The Antiandrogenic Effects of Δ1-Testolactone (Teslac) in Vivo in Rats and in Vitro in Human Cultured Fibroblasts, Rat Mammary Carcinoma Cells, and Rat Prostate Cytosol*

Abstract

The antiandrogenic properties of Δ¹-testolactone (17β-oxa-D-homo-l,4-androstane-3,17-dione; Teslac) were investigated in vivo and in vitro. Teslac (75 mg/day for 7 days) inhibited the rise in ventral prostate weight induced by testosterone (T) (P < 0.001), dihydrotestosterone (DHT) (P < 0.05), and a combination of T plus 17β-estradiol (E₂) (P < 0.01) in immature castrate rats. Similar effects were seen on the seminal vesicles after T and T plus E₂ (P < 0.001). Teslac also decreased prostate and seminal vesicle weights in intact immature rats. The effects of Teslac were dose and time dependent. Teslac did not change the concentration of serum T or DHT. However, Teslac inhibited DHT binding to the androgen receptor (K_i = 2.5 ± 0.8 × 10^-7 M) in cytosol of the rat prostate.
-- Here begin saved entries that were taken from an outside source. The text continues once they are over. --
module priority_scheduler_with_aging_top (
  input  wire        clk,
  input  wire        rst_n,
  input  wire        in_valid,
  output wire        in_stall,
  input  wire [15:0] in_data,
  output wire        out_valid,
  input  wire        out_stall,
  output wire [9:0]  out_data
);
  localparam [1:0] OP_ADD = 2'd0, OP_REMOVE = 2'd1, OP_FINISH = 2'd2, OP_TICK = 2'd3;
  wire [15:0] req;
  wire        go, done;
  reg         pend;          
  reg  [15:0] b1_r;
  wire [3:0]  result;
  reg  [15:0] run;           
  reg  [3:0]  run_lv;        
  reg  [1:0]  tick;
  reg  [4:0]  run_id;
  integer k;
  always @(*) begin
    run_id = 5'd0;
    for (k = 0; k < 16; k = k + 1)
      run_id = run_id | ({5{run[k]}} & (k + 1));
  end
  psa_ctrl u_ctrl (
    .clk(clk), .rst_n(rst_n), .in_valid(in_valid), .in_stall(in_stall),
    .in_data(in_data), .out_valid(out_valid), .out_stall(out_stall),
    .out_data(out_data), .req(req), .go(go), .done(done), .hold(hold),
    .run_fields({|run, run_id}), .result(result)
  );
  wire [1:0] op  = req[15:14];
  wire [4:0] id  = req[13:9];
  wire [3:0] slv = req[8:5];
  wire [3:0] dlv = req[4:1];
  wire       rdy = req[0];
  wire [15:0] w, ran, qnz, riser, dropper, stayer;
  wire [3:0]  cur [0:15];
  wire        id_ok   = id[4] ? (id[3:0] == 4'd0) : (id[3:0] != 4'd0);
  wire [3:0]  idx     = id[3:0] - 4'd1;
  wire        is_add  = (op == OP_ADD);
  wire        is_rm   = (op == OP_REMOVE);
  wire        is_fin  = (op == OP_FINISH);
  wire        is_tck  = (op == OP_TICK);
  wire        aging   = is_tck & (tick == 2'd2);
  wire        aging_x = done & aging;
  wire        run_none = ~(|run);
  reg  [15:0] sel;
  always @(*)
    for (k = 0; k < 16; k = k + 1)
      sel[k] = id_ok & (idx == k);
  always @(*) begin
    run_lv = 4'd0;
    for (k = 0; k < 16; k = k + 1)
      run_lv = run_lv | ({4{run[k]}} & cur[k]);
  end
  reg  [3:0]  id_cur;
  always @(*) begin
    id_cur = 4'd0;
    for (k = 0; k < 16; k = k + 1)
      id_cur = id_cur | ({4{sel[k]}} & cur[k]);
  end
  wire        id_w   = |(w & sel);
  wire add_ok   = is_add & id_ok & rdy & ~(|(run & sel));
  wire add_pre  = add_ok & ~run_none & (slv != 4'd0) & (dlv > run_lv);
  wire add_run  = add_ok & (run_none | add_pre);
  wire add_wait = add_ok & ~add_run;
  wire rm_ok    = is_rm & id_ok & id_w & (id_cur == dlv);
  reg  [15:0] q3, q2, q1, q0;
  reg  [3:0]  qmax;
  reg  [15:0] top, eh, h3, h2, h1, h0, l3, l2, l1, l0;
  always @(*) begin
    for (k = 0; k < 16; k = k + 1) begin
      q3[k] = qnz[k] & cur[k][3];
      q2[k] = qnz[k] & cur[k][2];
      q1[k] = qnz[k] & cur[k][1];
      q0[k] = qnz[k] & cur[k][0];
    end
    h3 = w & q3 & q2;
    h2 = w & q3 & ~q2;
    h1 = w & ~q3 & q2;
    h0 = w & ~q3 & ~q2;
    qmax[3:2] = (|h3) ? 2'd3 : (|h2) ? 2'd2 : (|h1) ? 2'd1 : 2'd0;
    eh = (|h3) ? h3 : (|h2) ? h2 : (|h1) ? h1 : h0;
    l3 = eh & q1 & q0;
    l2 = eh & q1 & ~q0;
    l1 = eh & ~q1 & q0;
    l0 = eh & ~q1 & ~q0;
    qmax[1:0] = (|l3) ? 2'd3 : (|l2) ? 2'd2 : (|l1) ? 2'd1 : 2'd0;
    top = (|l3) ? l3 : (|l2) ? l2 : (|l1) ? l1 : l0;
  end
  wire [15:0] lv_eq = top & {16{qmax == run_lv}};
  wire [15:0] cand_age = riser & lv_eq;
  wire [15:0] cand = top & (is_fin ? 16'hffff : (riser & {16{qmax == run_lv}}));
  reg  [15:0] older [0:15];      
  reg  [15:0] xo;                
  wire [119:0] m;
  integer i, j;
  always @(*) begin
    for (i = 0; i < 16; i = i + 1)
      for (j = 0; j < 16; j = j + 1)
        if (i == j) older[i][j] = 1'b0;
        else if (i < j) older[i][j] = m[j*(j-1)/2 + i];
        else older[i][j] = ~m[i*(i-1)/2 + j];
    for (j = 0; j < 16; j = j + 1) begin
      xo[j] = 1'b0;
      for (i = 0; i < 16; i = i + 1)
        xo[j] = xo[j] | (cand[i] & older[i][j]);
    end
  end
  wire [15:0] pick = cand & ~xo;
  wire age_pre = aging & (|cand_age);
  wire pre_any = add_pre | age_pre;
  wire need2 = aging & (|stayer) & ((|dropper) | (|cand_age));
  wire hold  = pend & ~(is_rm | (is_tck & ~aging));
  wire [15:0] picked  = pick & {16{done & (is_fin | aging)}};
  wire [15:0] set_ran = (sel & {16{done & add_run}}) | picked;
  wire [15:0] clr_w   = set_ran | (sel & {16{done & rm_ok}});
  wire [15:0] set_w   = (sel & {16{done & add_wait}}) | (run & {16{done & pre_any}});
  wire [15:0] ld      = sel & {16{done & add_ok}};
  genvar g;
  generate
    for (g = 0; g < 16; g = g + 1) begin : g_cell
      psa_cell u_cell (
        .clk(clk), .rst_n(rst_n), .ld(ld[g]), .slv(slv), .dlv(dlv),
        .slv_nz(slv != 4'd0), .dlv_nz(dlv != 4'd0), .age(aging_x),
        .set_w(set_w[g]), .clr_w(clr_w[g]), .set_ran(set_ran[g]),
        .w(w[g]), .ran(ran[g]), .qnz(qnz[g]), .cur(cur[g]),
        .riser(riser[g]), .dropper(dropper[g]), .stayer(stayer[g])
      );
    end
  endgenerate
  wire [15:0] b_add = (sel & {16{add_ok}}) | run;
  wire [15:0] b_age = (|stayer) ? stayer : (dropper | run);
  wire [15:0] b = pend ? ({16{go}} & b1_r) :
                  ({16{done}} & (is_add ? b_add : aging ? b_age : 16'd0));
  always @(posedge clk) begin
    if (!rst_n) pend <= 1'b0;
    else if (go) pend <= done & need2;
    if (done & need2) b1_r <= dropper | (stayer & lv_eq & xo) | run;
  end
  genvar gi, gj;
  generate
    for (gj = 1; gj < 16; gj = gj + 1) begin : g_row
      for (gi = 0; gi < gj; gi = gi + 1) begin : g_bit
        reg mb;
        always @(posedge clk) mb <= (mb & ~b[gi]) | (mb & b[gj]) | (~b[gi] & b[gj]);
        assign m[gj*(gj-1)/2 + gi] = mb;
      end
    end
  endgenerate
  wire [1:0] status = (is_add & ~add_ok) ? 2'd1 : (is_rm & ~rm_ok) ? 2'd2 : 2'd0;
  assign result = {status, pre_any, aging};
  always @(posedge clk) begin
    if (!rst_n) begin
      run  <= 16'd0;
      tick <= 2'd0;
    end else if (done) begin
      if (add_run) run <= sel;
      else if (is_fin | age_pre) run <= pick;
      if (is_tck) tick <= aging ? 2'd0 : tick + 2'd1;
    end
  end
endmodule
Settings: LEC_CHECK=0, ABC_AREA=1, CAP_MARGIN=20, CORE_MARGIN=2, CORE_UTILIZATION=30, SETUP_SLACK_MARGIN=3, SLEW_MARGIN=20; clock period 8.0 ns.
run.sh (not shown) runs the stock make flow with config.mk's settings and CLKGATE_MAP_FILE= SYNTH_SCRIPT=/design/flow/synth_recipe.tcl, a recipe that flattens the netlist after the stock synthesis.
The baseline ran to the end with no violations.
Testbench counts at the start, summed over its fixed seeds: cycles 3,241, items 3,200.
This is an optimization exercise on Yosys and OpenROAD, whose aim is small area, not a production implementation.
Function was checked by simulation only, so behaviour that the tests miss may differ from the original.
Power figures rest on the tool's default switching activity, not on a simulated workload.

== v2 ==
// requant_top
module requant_top
#(
    parameter int DN     = 6,
    parameter int GROUPS = 4
) (
    input  logic                        clk,
    input  logic                        rst_n,
    input  logic [DN*ACC_W-1:0]         acc_data,
    input  logic                        acc_valid,
    input  logic [$clog2(GROUPS)-1:0]   grp,
    input  logic [SHIFT_W-1:0]          n,
    input  logic                        relu_en,
    input  logic                        scale_we,
    input  logic [$clog2(GROUPS)-1:0]   scale_addr,
    input  logic [DN*MANT_W-1:0]        scale_wdata,
    output logic [DN*ACT_W-1:0]         act_data,
    output logic                        act_valid
);
    logic [DN*MANT_W-1:0] rd_scale;
    logic                 rd_zero;
    scale_table #(
        .DN          (DN),
        .GROUPS      (GROUPS)
    ) u_scale_table (
        .clk         (clk),
        .rst_n       (rst_n),
        .scale_we    (scale_we),
        .scale_addr  (scale_addr),
        .scale_wdata (scale_wdata),
        .grp         (grp),
        .rd_scale    (rd_scale),
        .rd_zero     (rd_zero)
    );
    logic relu_q;
    logic zero_q;
    always_ff @(posedge clk) begin
        relu_q <= relu_en;
        zero_q <= rd_zero;
    end
    for (genvar i = 0; i < DN; i++) begin : g_lane
        logic [ACC_W-1:0]   a;
        logic [MANT_W-1:0]  scl;
        logic               run16, run13, run11;
        logic [MANT_W-1:0]  win;
        logic [SHIFT_W-1:0] lo;
        logic [PROD_W-1:0]  prod;
        logic [PROD_W-1:0]  prod_q;
        logic [SHIFT_W-1:0] sh_q;
        assign a   = acc_data[i*ACC_W +: ACC_W];
        assign scl = rd_scale[i*MANT_W +: MANT_W];
        always_comb begin
            run16 = (a[ACC_W-1:16] == {6{a[ACC_W-1]}});
            run13 = (a[ACC_W-1:13] == {9{a[ACC_W-1]}});
            run11 = (a[ACC_W-1:11] == {11{a[ACC_W-1]}});
            if (!run16) begin
                lo  = 5'd13;
                win = a[21:13];
            end else if (!run13) begin
  ...
clock: 6.5 ns
lec_check: 0
cap_margin: 5
core_margin: 2
core_utilization: 40
gpl_timing_driven: 0
slew_margin: 5
synth_hierarchical: 1
standard.sh (not shown) runs the stock make flow with config.mk's settings and CLKGATE_MAP_FILE= SYNTH_SCRIPT=/design/flow/synth_recipe.tcl, a recipe that flattens the netlist after the stock synthesis.
==> flow/flow/run.sh <==
#!/bin/bash
set -euo pipefail
here=$(pwd)
export BUFFER_PORTS_ARGS="-buffer_cell sky130_fd_sc_hd__buf_1"
export CTS_ARGS="-sink_clustering_enable -repair_clock_nets -dont_use_dummy_load -buf_list sky130_fd_sc_hd__clkbuf_4 -sink_clustering_size 10 -sink_clustering_max_diameter 50"
export RECOVER_POWER=100
export POST_GLOBAL_ROUTE_TCL="$here/flow/post_grt.tcl"
export PRE_GLOBAL_PLACE_TCL="$here/flow/pre_gpl.tcl"
bash standard.sh > standard.log 2>&1
==> flow/flow/post_grt.tcl <==
# after power recovery: fix any slew / capacitance limit it broke, and any
# setup path it slowed too far, then legalize and reroute what changed
global_route -start_incremental
repair_design -slew_margin $::env(SLEW_MARGIN) -cap_margin $::env(CAP_MARGIN)
repair_timing -setup -setup_margin 0.05 -repair_tns 100
detailed_placement
global_route -end_incremental
estimate_parasitics -global_routing
report_check_types -max_slew -max_capacitance -violators
report_worst_slack -max
==> flow/flow/pre_gpl.tcl <==
# drop the buffers synthesis inserted; placement-aware repair re-buffers
# where a net needs it
remove_buffers
Edits applied to the flow inputs when going from v2 to v33:
-- flow/flow/run.sh --
<<< v2, line 7
>>> v33, line 7
export SKIP_CTS_REPAIR_TIMING=1
### Flow results
Worst hold slack of v2 is on par with v33. ~same clock skew in v33 and v2. Diff v2..v33 | share of final-layout standard cells stronger than drive strength 1 | negligible. v2 has a lower non-clock buffer count than v33. As far as final setup slack of the worst path is concerned, v33 and v2 perform about the same. Looking at v33 and v2, the total power draw is a wash. Status: fmax parity (v33, v2).
This is an optimization exercise on Yosys and OpenROAD, whose aim is small area and a short achievable clock period, not a production implementation.
RTL that was checked went through simulation tests only; none was proved equivalent to the original.
Power and IR drop assume default switching activity.

==> flow/design.v (excerpt) <==
module line_window_feeder #(
  parameter int DATA_W    = 8,
  parameter int MAX_WIDTH = 256,
  parameter int ADDR_W    = 8
) (
  input  logic              clk,
  input  logic              rst_n,
  input  logic              frame_start,
  input  logic [ADDR_W-1:0] img_width,
  input  logic [ADDR_W-1:0] img_height,
  input  logic              in_valid,
  input  logic [DATA_W-1:0] in_pixel,
  output logic              in_ready,
  output logic              validData,
  output logic              start,
  output logic [DATA_W-1:0] pixel_in1,
  output logic [DATA_W-1:0] pixel_in2,
  output logic [DATA_W-1:0] pixel_in3,
  output logic [ADDR_W-1:0] col_addr,
  output logic              frame_done,
  output logic              cfg_err
);
  logic              busy_q, busy_d;
  logic              row1_q, row1_d;
  logic              stream_q, stream_d;
  logic              first_q, first_d;      
  logic [ADDR_W-1:0] seg_en_q, seg_en_d;    
  logic [ADDR_W-1:0] wm1;                   
  logic [ADDR_W-1:0] img_wm1;
  logic [ADDR_W-1:0] col_q, col_d;          
  logic              lastc_q, lastc_d;      
  logic [ADDR_W-1:0] rows_q, rows_d;        
  logic              cfg_err_q, cfg_err_d;
  logic              valid_q, valid_d;
  logic              start_q, start_d;
  logic              done_q, done_d;
  ...
For scale: ~4700 cells after synthesis, about 4100 flip-flops, ~65 I/O pins, ~130000 µm² of cells after synthesis.
==> flow/config.mk <==
export PLATFORM = sky130hd
export DESIGN_NAME = line_window_feeder
export DESIGN_NICKNAME = line_window_feeder
export VERILOG_FILES = /design/flow/design.v
export SDC_FILE = /design/flow/constraint.sdc
export NUM_CORES = 4
export LEC_CHECK = 0
export CAP_MARGIN = 20
export CORE_MARGIN = 2
export CORE_UTILIZATION = 75
export CTS_CLUSTER_DIAMETER = 80
export CTS_CLUSTER_SIZE = 30
export SETUP_SLACK_MARGIN = 3.6
export SLEW_MARGIN = 20
==> flow/constraint.sdc <==
create_clock -name core_clock -period 6.0 [get_ports {clk}]
set_input_delay 1.2000 -clock core_clock [delete_from_list [all_inputs] [get_ports {clk}]]
set_output_delay 1.2000 -clock core_clock [all_outputs]
set_load 0.01 [all_outputs]
standard.sh (not shown) runs the stock make flow with config.mk's settings and CLKGATE_MAP_FILE= SYNTH_SCRIPT=/design/flow/synth_recipe.tcl, a recipe that flattens the netlist after the stock synthesis.
==> flow/flow/run.sh <==
#!/bin/bash
# Own flow: the standard ORFS flow, with one hook before detailed placement that puts
# each flip-flop driving an output port next to that port's output buffer, and one before
# pin placement that keeps the ports together.
set -euo pipefail
here=$(pwd)
export PRE_DETAIL_PLACE_TCL=$here/flow/pre_dpl.tcl
export PRE_IO_PLACEMENT_TCL=$here/flow/pre_io.tcl
bash standard.sh synth > synth.log 2>&1
bash standard.sh floorplan > floorplan.log 2>&1
bash standard.sh place > place.log 2>&1
bash standard.sh cts > cts.log 2>&1
bash standard.sh route > route.log 2>&1
bash standard.sh finish > finish.log 2>&1
Other scripts of this flow, unchanged in this note and not shown: flow/flow/pre_dpl.tcl, flow/flow/pre_io.tcl
Change:
Settings changed: CORE_UTILIZATION 75 to 80.
The new run died in clock tree synthesis (DPL-0033); synthesized cell count stays the same; area after synthesis does not change.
Teslac also inhibited DHT binding to the androgen receptor in cultured human prepuce fibroblasts and cultured rat mammary tumor cells (K_i = 1.9 ± 0.3 × 10^-5 M). The results indicate that Teslac, in addition to its antiaromatase activity, is an antiandrogen by virtue of its interaction with the androgen receptor.